* _WORK REQUIRED_:
If a line in the records below contains the word "after", return that line.

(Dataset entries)
┌──
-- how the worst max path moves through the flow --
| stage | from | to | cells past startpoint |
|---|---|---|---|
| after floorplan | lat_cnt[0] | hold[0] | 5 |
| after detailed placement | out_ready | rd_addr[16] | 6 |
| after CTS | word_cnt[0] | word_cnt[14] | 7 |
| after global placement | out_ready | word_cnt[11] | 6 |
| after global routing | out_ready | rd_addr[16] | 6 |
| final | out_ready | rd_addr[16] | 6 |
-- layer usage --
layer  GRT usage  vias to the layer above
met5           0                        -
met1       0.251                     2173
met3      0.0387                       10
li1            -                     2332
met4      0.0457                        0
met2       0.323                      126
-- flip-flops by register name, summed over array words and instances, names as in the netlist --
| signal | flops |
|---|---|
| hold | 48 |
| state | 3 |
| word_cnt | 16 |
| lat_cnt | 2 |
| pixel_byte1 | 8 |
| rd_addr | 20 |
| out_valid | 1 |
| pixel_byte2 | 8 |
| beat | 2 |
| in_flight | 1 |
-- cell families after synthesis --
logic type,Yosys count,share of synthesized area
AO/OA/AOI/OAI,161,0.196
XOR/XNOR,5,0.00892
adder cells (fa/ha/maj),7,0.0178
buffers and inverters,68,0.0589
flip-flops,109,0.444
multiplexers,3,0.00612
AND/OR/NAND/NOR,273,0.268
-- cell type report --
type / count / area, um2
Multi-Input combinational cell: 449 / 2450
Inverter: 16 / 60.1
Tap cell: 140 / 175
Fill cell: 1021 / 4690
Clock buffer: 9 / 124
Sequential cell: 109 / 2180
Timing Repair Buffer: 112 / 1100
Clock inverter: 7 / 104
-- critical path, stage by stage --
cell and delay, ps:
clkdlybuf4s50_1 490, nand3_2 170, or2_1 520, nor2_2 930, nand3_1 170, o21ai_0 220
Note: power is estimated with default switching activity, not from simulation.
`config.mk`:
```
export PLATFORM = sky130hd
export DESIGN_NAME = load_store_unit_flat
export DESIGN_NICKNAME = d
export VERILOG_FILES = /design/src/rtl/load_store_unit_pkg.sv /design/src/rtl/load_store_unit_if.sv /design/src/rtl/load_store_unit_load_extend.sv /design/src/rtl/load_store_unit.sv /design/src/flat_wrapper.sv
export SDC_FILE = /design/constraint.sdc
export NUM_CORES = 1
export LEC_CHECK = 0
export BUFFER_PORTS_ARGS = -buffer_cell sky130_fd_sc_hd__buf_4
export CORE_UTILIZATION = 27
export CTS_BUF_LIST = sky130_fd_sc_hd__clkbuf_16
export DETAILED_ROUTE_END_ITERATION = 12
export PLACE_DENSITY = 0.61
export SYNTH_ARGS = -nofsm -noshare
export SYNTH_HDL_FRONTEND = slang
export SYNTH_SLANG_ARGS = --single-unit
```
`constraint.sdc`:
```
create_clock -name clk -period 4 [get_ports clk]
set_clock_uncertainty 0.15 [all_clocks]
set_input_delay 0.6 -clock clk [delete_from_list [all_inputs] [get_ports clk]]
set_output_delay 0.6 -clock clk [all_outputs]
set_load 0.01 [all_outputs]
```
`src/rtl/load_store_unit_pkg.sv`:
```
// Shared definitions for the load/store unit: op encodings, FSM state
// encoding, fault causes and the request classification helpers.
package riscv_lsu_pkg;

  localparam logic [2:0] OP_LB  = 3'b000;
  localparam logic [2:0] OP_LBU = 3'b001;
  localparam logic [2:0] OP_LW  = 3'b010;
  localparam logic [2:0] OP_SB  = 3'b100;
  localparam logic [2:0] OP_SW  = 3'b110;

  typedef enum logic [1:0] {
    ST_IDLE    = 2'd0,
    ST_ACCESS  = 2'd1,
    ST_CAPTURE = 2'd2,
    ST_RESP    = 2'd3
  } lsu_state_t;

  typedef enum logic [1:0] {
    FAULT_NONE       = 2'd0,
    FAULT_ILLEGAL_OP = 2'd1,
    FAULT_RANGE      = 2'd2,
    FAULT_MISALIGN   = 2'd3
  } fault_cause_t;

  function automatic logic op_is_legal(input logic [2:0] op);
    return (op == OP_LB) || (op == OP_LBU) || (op == OP_LW) ||
           (op == OP_SB) || (op == OP_SW);
  endfunction

  function automatic logic op_is_load(input logic [2:0] op);
    return (op == OP_LB) || (op == OP_LBU) || (op == OP_LW);
  endfunction

  function automatic logic op_is_byte(input logic [2:0] op);
    return (op == OP_LB) || (op == OP_LBU) || (op == OP_SB);
  endfunction

  function automatic logic op_is_word(input logic [2:0] op);
    return (op == OP_LW) || (op == OP_SW);
  endfunction

  // First matching cause wins: illegal op, then range, then alignment.
  function automatic fault_cause_t fault_check(input logic [2:0]  op,
                                               input logic [31:0] addr,
                                               input logic [31:0] limit);
    if (!op_is_legal(op))                        return FAULT_ILLEGAL_OP;
    else if (addr >= limit)                      return FAULT_RANGE;
    else if (op_is_word(op) && addr[1:0] != 2'b00) return FAULT_MISALIGN;
    else                                         return FAULT_NONE;
  endfunction

endpackage

```
`src/rtl/load_store_unit_if.sv`:
```
// Request/response bus between the execute stage and the load/store unit.
// Handshake: a request transfers on a clock edge where req_valid && req_ready;
// a response transfers on an edge where resp_valid && resp_ready. The side
// raising valid keeps its payload stable until that edge.
interface load_store_unit_if;
  logic        req_valid;
  logic        req_ready;
  logic [2:0]  req_op;
  logic [31:0] req_addr;
  logic [31:0] req_wdata;
  logic [4:0]  req_rd;
  logic        resp_valid;
  logic        resp_ready;
  logic [31:0] resp_data;
  logic [4:0]  resp_rd;
  logic        resp_fault;

  modport master (
    output req_valid, req_op, req_addr, req_wdata, req_rd, resp_ready,
    input  req_ready, resp_valid, resp_data, resp_rd, resp_fault
  );

  modport slave (
    input  req_valid, req_op, req_addr, req_wdata, req_rd, resp_ready,
    output req_ready, resp_valid, resp_data, resp_rd, resp_fault
  );
endinterface

```
`src/rtl/load_store_unit_load_extend.sv`:
```
// Load result formatting: sign/zero extension of the low byte for byte
// loads, full word pass-through for word loads.
module load_extend
  import riscv_lsu_pkg::*;
(
  input  logic [2:0]  op,
  input  logic [31:0] data,
  output logic [31:0] result
);

  // Select extension by load type; non-load ops pass the word unchanged.
  always_comb begin
    result = data;
    case (op)
      OP_LB:   result = {{24{data[7]}}, data[7:0]};
      OP_LBU:  result = {24'h000000, data[7:0]};
      default: result = data;
    endcase
  end

endmodule

```
`src/rtl/load_store_unit.sv`:
```
// Single-outstanding load/store unit. Accepts one request at a time, checks
// it for faults, performs one memory access and returns one response.
module load_store_unit
  import riscv_lsu_pkg::*;
#(
  parameter int MEM_BYTES = 4096
) (
  input  logic                 clk,
  input  logic                 rst,
  load_store_unit_if.slave     lsu,
  output logic [31:0]          mem_address,
  output logic [31:0]          mem_write_data,
  output logic                 mem_write_enable,
  output logic                 mem_read_enable,
  output logic                 mem_byte_enable,
  input  logic [31:0]          mem_read_data,
  output lsu_state_t           state
);

  localparam logic [31:0] MEM_LIMIT = 32'(MEM_BYTES);

  lsu_state_t   state_next;
  fault_cause_t cause;
  logic         accept;
  logic [2:0]   op_q;
  logic [4:0]   rd_q;
  logic [31:0]  resp_data_q;
  logic         fault_q;
  logic [31:0]  ext_data;

  assign cause  = fault_check(lsu.req_op, lsu.req_addr, MEM_LIMIT);
  assign accept = lsu.req_valid && (state == ST_IDLE);

  load_extend u_load_extend (
    .op     (op_q),
    .data   (mem_read_data),
    .result (ext_data)
  );

  // State register.
  always_ff @(posedge clk or posedge rst) begin
    if (rst) state <= ST_IDLE;
    else     state <= state_next;
  end

  // Next-state logic; memory enables are only ever raised in ACCESS.
  always_comb begin
    state_next       = state;
    lsu.req_ready    = 1'b0;
    lsu.resp_valid   = 1'b0;
    mem_read_enable  = 1'b0;
    mem_write_enable = 1'b0;
    mem_byte_enable  = 1'b0;
    case (state)
      ST_IDLE: begin
        lsu.req_ready = 1'b1;
        if (lsu.req_valid) begin
          state_next = (cause != FAULT_NONE) ? ST_RESP : ST_ACCESS;
        end
      end
      ST_ACCESS: begin
        mem_read_enable  = op_is_load(op_q);
        mem_write_enable = !op_is_load(op_q);
        mem_byte_enable  = op_is_byte(op_q);
        state_next       = op_is_load(op_q) ? ST_CAPTURE : ST_RESP;
      end
      ST_CAPTURE: begin
        state_next = ST_RESP;
      end
      ST_RESP: begin
        lsu.resp_valid = 1'b1;
        if (lsu.resp_ready) state_next = ST_IDLE;
      end
      default: state_next = ST_IDLE;
    endcase
  end

  // Request latching and response capture; the response fields only change
  // at acceptance or in CAPTURE, so they are stable throughout RESP.
  always_ff @(posedge clk or posedge rst) begin
    if (rst) begin
      op_q           <= OP_LB;
      rd_q           <= '0;
      resp_data_q    <= '0;
      fault_q        <= 1'b0;
      mem_address    <= '0;
      mem_write_data <= '0;
    end else begin
      if (accept) begin
        op_q        <= lsu.req_op;
        rd_q        <= lsu.req_rd;
        resp_data_q <= '0;
        fault_q     <= (cause != FAULT_NONE);
        if (cause == FAULT_NONE) begin
          mem_address    <= lsu.req_addr;
          mem_write_data <= lsu.req_wdata;
        end
      end
      if (state == ST_CAPTURE) begin
        resp_data_q <= ext_data;
      end
    end
  end

  assign lsu.resp_data  = resp_data_q;
  assign lsu.resp_rd    = rd_q;
  assign lsu.resp_fault = fault_q;

endmodule

```
`src/flat_wrapper.sv`:
```
// flat-port wrapper written by rule: the top's interface ports become plain ports
module load_store_unit_flat import riscv_lsu_pkg::*;
#(
  parameter int MEM_BYTES = 4096
)
  (clk, rst, mem_address, mem_write_data, mem_write_enable, mem_read_enable, mem_byte_enable, mem_read_data, state, lsu_req_valid, lsu_req_op, lsu_req_addr, lsu_req_wdata, lsu_req_rd, lsu_resp_ready, lsu_req_ready, lsu_resp_valid, lsu_resp_data, lsu_resp_rd, lsu_resp_fault);
  load_store_unit_if lsu_i ();
  input  logic clk;
  input  logic rst;
  output logic [31:0] mem_address;
  output logic [31:0] mem_write_data;
  output logic mem_write_enable;
  output logic mem_read_enable;
  output logic mem_byte_enable;
  input  logic [31:0] mem_read_data;
  output lsu_state_t state;
  input wire logic [$bits(lsu_i.req_valid)-1:0] lsu_req_valid;
  input wire logic [$bits(lsu_i.req_op)-1:0] lsu_req_op;
  input wire logic [$bits(lsu_i.req_addr)-1:0] lsu_req_addr;
  input wire logic [$bits(lsu_i.req_wdata)-1:0] lsu_req_wdata;
  input wire logic [$bits(lsu_i.req_rd)-1:0] lsu_req_rd;
  input wire logic [$bits(lsu_i.resp_ready)-1:0] lsu_resp_ready;
  output wire logic [$bits(lsu_i.req_ready)-1:0] lsu_req_ready;
  output wire logic [$bits(lsu_i.resp_valid)-1:0] lsu_resp_valid;
  output wire logic [$bits(lsu_i.resp_data)-1:0] lsu_resp_data;
  output wire logic [$bits(lsu_i.resp_rd)-1:0] lsu_resp_rd;
  output wire logic [$bits(lsu_i.resp_fault)-1:0] lsu_resp_fault;
  assign lsu_i.req_valid = lsu_req_valid;
  assign lsu_i.req_op = lsu_req_op;
  assign lsu_i.req_addr = lsu_req_addr;
  assign lsu_i.req_wdata = lsu_req_wdata;
  assign lsu_i.req_rd = lsu_req_rd;
  assign lsu_i.resp_ready = lsu_resp_ready;
  assign lsu_req_ready = lsu_i.req_ready;
  assign lsu_resp_valid = lsu_i.resp_valid;
  assign lsu_resp_data = lsu_i.resp_data;
  assign lsu_resp_rd = lsu_i.resp_rd;
  assign lsu_resp_fault = lsu_i.resp_fault;
  load_store_unit #(.MEM_BYTES(MEM_BYTES)) u_core (.clk(clk), .rst(rst), .lsu(lsu_i), .mem_address(mem_address), .mem_write_data(mem_write_data), .mem_write_enable(mem_write_enable), .mem_read_enable(mem_read_enable), .mem_byte_enable(mem_byte_enable), .mem_read_data(mem_read_data), .state(state));
endmodule
```
==> flow_summary.yaml <==
status:
  outcome: "finished, final reports clean"
clocking:
  cts_setup_buffers: 0
  cts.root.buffer_cell: "sky130_fd_sc_hd__clkbuf_16"
  clkSlewWorstSetupHoldPaths_ns: 0.08
  ctsHtreeMaxLevel: 3
  post_cts_hold_buffer_count: 0
  cts_buffers: 9
  clock_sinks: 107
  tritoncts: "done"
  ctsResizeCount: 0
  ctsLongestPathBuffers: 2
  clk_latency_ns: 0.34
timing:
  final-hold-violation-count: 0
  fmax_mhz: 377
  rsz0062_at_grt: "no"
  slew_headroom: 0.327
  worst-slew-pin-transition_ns: 1.01
  final.setup.tns_ns: 0
  timing.final.crit_share: 0.663
  final-setup-viol-count: 0
  timing.final.max_slew_violations: 0
  period_minus_slack_ns: 2.65
synth:
  synth.net_count: 474
  yosys.area_share.xor_xnor: 0
  synthDistinctLibCells: 25
  post_synth_inst_count: 362
  synth.largest_area_cell: "sky130_fd_sc_hd__dfrtp_1"
  synth_compound_area_frac: 0.119
  post_synth_adder_cell_area: 0.0115
  synth-simple-area-share: 0.0861
  syn_avg_cell_area_um2: 12.0
  synth_top_family_by_area: "multiplexers"
  synth_warnings: 0
  synth_top_area_share: 0.614
  sequential_to_total_area_share_from_yosys_stat: 0.614
  syn-cell-area_um2: 4360
  synth.area.top_cells: "sky130_fd_sc_hd__dfrtp_1 61%, sky130_fd_sc_hd__mux2_1 7.5%, sky130_fd_sc_hd__o21ai_0 6.5%"
  ys_ff_latch: 107
  synth.area.mux_share: 0.134
detailed_routing:
  detailedRoute.firstPassIterationCount: 4
  route.vias.total: 3473
  post-route-drc-count: 0
  vias_per_cell: 4.40
  routed_wire_length_per_instance_um: 15.5
  final_antenna_net_count: 0
  detailedRoute.firstIterationViolations: 83
  drt_wl_total_um: 12300
worst_setup_path:
  cp_slowest_cell: "sky130_fd_sc_hd__dfrtp_1"
  timing.critical_path.to_type: "primary output"
  worst-r2r-setup-slack_ns: 1.55
  required_time_of_the_critical_path_ns: 3.25
  path_delay_family: "flip-flops"
  path_cells: "a21oi_1 -> nor2_1 -> buf_4"
  timing_worst_setup_path_type: "reg -> out"
  timing.critical_path.arrival_ns: 1.90
  worstPathMaxFanout: 28
  cp.buffers_inverters: 1
  slowest_delay_ns: 0.99
  startpoint_type: "flop"
place:
  routability_congestion_estimate_from_global_placement: 0.684
  place.port_buffers: 216
  dpl-instance-area_um2: 6180
  place_hpwl_um: 9030
global_route:
  grt_pass1_vias: 3578
  antenna_found_initial: 0
  grt_pass1_wl_um: 18600
  grt_start_max_net_pins: 65
  grt_remaining_overflow: 0
  grt_util_all_layers: 0.146
die:
  core.rowCount: 46
  die-height_um: 129
  initial_core_util: 0.275
  die_x_um: 129
  die_area_um2: 16700
  design.portCount: 217
  fp.coreArea_um2: 15800
final_layout:
  final_design_area_no_fill_um2: 6510
  fillerInstances: 1530
  final_nets: 681
  drive_gt1_frac: 0.462
  antennaDiodeCount: 0
  layout-area-overhead-vs-synth_pct: 49.3
pwr:
  ir_worst_vdd_v: 0.000257
  power.static_leakage_nw: 3.40
  power-per-cell-area_nw_per_um2: 538
flow_run:
  max_cap_violations: 0
worst_hold_path:
  min_path_type: "in -> async"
└──
* _RESULT OF THE TASK_:
| after floorplan | lat_cnt[0] | hold[0] | 5 |
| after detailed placement | out_ready | rd_addr[16] | 6 |
| after CTS | word_cnt[0] | word_cnt[14] | 7 |
| after global placement | out_ready | word_cnt[11] | 6 |
| after global routing | out_ready | rd_addr[16] | 6 |
-- cell families after synthesis --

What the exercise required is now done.